### WHAT THIS TASK INVOLVES
Among the lines below, tally those that hold "endpoint". Return the number and nothing more.
[Opening DATASET section]
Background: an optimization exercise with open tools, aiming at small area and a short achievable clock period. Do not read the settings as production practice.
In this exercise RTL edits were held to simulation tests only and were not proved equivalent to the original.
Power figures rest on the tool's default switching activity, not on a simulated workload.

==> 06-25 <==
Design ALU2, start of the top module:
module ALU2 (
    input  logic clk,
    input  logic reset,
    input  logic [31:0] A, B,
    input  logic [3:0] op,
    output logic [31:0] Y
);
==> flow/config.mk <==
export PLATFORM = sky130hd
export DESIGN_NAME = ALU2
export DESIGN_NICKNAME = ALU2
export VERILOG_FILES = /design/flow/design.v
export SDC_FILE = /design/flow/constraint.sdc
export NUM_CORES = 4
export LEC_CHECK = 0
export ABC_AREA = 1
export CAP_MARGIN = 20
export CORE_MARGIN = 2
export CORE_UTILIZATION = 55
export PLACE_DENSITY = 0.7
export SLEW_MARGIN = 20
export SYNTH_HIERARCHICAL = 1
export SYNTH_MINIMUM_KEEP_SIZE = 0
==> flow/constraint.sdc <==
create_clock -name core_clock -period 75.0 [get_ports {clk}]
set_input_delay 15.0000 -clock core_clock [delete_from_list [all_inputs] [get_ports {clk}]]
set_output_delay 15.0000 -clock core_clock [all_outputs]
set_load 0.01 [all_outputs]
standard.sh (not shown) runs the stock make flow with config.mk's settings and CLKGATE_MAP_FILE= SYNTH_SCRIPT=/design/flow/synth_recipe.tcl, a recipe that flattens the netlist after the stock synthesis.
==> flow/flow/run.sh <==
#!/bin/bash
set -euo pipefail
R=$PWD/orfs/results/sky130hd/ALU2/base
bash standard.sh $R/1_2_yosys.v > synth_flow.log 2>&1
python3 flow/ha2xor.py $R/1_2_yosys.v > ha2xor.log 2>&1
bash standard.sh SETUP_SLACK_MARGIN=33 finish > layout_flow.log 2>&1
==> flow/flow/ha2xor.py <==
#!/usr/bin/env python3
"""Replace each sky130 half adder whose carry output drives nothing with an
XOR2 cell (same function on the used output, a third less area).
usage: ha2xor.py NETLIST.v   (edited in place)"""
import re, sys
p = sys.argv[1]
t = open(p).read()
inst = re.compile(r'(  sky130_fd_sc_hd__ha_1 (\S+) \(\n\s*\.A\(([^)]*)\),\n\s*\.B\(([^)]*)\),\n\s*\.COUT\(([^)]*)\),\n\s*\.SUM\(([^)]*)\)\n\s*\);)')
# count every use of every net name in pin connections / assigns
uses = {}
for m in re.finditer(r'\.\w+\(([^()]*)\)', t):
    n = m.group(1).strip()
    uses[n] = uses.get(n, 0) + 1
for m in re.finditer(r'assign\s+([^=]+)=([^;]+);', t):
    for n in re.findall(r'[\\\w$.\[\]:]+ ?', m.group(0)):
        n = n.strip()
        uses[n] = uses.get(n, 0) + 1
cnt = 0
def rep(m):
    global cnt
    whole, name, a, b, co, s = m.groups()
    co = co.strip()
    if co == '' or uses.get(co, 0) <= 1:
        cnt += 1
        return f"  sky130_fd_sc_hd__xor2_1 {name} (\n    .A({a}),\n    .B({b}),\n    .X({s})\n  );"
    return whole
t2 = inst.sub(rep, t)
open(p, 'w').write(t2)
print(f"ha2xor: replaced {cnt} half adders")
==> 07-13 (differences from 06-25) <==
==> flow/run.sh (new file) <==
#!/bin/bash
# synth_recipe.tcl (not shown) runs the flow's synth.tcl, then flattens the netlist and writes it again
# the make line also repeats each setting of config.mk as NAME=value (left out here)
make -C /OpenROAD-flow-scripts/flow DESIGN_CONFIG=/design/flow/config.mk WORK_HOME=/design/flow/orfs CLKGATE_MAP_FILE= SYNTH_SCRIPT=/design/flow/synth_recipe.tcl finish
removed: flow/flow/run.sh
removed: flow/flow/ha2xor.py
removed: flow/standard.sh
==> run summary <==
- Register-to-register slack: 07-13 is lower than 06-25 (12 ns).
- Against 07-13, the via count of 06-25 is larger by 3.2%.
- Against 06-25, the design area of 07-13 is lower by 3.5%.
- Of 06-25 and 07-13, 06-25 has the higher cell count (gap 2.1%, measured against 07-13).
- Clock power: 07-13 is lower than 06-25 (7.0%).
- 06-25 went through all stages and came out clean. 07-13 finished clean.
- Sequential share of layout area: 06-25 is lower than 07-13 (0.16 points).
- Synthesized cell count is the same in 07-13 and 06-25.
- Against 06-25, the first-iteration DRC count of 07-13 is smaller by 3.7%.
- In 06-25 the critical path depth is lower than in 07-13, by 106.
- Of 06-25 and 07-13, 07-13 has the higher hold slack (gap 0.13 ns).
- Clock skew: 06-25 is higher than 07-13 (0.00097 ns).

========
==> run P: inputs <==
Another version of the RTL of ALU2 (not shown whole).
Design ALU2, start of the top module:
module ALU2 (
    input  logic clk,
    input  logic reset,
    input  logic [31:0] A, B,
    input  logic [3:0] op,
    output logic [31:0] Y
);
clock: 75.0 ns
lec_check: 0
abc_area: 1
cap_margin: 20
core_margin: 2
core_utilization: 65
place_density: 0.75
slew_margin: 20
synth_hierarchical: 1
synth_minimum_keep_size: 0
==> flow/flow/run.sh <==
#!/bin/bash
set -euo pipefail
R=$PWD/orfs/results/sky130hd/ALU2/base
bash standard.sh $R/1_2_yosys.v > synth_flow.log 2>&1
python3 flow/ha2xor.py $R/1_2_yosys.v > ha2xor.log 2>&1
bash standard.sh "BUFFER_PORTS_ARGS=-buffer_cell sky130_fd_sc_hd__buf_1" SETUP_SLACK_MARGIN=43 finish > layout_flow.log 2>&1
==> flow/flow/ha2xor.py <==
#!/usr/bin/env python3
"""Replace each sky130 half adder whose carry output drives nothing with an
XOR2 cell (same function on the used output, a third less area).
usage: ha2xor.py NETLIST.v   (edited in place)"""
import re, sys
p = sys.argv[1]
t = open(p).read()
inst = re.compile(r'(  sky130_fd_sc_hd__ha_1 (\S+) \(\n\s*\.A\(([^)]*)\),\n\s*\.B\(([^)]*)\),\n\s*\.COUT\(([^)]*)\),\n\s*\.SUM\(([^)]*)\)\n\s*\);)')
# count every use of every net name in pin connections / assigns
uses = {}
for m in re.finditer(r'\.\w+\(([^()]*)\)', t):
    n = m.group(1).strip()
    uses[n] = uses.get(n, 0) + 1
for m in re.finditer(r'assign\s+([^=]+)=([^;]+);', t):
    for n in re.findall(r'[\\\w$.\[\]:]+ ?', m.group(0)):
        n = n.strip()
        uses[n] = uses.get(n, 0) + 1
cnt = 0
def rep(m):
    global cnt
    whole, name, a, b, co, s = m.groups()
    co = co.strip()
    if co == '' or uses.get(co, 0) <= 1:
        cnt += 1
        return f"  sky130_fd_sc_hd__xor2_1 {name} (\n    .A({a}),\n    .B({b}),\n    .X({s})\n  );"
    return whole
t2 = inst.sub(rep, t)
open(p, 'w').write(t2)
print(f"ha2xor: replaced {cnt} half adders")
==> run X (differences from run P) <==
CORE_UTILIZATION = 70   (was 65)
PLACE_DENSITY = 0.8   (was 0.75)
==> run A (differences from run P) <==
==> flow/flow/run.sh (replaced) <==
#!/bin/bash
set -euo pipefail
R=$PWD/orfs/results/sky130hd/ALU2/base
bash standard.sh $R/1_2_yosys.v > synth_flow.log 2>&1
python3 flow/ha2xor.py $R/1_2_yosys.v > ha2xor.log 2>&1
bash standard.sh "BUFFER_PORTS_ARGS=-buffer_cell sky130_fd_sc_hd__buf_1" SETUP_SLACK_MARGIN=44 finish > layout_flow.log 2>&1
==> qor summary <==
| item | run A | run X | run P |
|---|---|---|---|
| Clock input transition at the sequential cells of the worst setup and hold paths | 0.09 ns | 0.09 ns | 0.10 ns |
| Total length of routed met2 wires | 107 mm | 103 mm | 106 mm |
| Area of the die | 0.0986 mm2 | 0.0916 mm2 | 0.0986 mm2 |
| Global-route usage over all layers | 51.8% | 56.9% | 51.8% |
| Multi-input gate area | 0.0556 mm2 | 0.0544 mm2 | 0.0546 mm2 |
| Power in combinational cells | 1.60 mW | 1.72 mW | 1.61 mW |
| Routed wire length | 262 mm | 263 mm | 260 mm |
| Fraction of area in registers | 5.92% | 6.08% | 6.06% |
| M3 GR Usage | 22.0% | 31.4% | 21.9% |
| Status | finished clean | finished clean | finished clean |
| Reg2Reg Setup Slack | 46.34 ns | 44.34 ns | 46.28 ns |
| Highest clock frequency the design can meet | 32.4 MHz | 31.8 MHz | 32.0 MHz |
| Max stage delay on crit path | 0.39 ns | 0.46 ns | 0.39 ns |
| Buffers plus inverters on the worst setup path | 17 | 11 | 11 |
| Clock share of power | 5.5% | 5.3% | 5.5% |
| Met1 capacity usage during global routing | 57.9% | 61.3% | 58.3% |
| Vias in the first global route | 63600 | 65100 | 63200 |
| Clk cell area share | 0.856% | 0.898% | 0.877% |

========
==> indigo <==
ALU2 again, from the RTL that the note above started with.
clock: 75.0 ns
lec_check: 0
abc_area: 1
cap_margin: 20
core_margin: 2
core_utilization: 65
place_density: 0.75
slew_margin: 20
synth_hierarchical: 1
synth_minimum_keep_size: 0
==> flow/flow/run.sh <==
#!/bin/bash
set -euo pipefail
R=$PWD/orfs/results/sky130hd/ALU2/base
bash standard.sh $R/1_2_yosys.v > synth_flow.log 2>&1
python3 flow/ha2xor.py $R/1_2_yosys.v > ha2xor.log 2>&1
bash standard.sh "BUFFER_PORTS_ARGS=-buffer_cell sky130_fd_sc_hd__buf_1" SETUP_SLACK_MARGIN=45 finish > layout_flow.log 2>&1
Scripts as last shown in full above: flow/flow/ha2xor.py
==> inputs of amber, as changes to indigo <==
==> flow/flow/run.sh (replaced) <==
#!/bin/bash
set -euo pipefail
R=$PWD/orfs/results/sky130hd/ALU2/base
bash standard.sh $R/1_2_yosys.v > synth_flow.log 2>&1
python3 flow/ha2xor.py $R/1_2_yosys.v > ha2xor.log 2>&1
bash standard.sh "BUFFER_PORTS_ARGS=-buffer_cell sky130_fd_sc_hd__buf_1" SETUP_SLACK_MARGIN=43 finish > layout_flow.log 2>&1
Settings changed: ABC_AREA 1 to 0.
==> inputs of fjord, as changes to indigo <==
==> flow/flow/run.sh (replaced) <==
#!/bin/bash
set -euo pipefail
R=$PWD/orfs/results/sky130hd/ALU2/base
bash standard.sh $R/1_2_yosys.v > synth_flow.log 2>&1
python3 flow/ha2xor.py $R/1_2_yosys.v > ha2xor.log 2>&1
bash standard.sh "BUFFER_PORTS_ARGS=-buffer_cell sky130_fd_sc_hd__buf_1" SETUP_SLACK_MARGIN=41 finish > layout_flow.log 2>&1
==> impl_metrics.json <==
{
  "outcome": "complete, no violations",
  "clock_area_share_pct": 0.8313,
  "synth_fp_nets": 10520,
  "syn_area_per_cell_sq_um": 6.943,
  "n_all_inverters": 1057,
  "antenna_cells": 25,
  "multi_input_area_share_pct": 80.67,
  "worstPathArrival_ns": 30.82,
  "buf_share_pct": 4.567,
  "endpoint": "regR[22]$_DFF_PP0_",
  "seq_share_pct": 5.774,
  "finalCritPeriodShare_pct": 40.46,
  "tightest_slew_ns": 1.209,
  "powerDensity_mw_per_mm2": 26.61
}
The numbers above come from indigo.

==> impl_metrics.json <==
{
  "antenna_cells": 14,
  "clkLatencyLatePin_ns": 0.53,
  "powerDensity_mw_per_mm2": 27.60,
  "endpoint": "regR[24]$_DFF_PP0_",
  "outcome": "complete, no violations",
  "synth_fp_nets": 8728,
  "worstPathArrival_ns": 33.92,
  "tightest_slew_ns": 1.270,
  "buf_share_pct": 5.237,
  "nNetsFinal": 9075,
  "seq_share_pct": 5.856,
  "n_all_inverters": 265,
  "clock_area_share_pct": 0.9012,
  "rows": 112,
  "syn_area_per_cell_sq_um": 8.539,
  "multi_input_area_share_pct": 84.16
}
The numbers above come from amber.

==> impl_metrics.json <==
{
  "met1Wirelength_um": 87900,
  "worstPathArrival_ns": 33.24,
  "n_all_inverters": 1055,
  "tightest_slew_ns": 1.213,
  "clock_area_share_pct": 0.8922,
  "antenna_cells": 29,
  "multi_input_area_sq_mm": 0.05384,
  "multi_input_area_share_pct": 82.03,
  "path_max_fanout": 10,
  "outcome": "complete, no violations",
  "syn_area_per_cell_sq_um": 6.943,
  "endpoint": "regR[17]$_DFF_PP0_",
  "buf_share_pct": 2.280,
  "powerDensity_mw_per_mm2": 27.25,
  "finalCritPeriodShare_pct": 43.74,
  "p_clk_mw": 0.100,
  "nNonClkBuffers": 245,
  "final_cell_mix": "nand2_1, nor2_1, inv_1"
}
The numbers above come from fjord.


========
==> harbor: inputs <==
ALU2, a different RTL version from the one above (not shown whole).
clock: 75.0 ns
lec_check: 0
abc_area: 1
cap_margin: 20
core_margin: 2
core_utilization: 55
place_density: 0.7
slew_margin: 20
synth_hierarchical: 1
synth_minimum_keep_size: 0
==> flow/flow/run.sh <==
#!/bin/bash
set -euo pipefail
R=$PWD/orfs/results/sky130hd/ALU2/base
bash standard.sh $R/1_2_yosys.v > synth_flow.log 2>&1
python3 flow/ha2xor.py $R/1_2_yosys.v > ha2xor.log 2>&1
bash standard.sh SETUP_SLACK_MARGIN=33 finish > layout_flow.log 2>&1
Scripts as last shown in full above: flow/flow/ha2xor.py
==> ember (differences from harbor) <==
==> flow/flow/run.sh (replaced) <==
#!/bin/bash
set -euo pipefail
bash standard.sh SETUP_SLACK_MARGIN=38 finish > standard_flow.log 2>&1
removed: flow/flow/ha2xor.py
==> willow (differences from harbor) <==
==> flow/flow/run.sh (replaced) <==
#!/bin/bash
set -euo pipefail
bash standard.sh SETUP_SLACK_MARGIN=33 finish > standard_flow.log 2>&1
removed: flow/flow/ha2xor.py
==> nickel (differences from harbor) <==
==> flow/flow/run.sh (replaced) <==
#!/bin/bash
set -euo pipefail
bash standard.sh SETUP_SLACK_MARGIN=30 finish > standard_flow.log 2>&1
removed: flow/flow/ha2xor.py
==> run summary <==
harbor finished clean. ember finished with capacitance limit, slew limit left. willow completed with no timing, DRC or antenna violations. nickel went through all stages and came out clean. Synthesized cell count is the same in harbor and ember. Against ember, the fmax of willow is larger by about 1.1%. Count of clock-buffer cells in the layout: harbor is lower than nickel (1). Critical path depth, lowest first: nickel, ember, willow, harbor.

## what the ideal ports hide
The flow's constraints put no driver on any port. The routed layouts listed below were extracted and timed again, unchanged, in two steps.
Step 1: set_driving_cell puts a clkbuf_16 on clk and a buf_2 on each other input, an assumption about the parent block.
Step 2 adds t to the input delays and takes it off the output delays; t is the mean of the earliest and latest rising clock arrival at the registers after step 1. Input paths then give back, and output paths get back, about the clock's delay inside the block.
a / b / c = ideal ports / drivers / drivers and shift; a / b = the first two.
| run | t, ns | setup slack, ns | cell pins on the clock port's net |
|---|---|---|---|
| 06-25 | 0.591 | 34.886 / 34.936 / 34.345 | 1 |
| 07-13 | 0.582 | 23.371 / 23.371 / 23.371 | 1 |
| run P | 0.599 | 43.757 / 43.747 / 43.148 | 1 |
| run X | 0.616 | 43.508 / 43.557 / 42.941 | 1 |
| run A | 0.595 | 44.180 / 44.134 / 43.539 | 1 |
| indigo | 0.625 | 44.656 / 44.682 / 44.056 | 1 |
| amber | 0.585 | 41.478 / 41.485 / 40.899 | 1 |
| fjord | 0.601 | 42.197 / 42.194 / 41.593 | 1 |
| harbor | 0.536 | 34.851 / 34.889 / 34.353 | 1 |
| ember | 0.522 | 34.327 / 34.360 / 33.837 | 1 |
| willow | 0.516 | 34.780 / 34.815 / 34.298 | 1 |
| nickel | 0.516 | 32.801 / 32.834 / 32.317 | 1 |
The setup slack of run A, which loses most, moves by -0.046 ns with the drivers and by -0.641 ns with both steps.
[Closing DATASET section]
[Opening DATASET section]
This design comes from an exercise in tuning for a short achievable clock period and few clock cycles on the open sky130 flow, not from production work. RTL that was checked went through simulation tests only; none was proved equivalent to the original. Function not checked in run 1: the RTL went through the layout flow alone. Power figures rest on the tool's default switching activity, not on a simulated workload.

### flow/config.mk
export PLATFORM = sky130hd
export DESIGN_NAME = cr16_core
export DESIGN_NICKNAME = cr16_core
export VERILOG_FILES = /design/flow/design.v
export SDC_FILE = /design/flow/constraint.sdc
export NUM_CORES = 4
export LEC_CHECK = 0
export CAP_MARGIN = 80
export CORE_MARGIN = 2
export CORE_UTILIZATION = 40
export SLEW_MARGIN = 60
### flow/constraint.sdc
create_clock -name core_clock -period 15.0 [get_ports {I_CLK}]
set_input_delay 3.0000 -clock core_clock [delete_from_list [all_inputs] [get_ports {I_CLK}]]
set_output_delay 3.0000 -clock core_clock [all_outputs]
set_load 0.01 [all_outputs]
[Closing DATASET section]
### ANSWER BELOW
3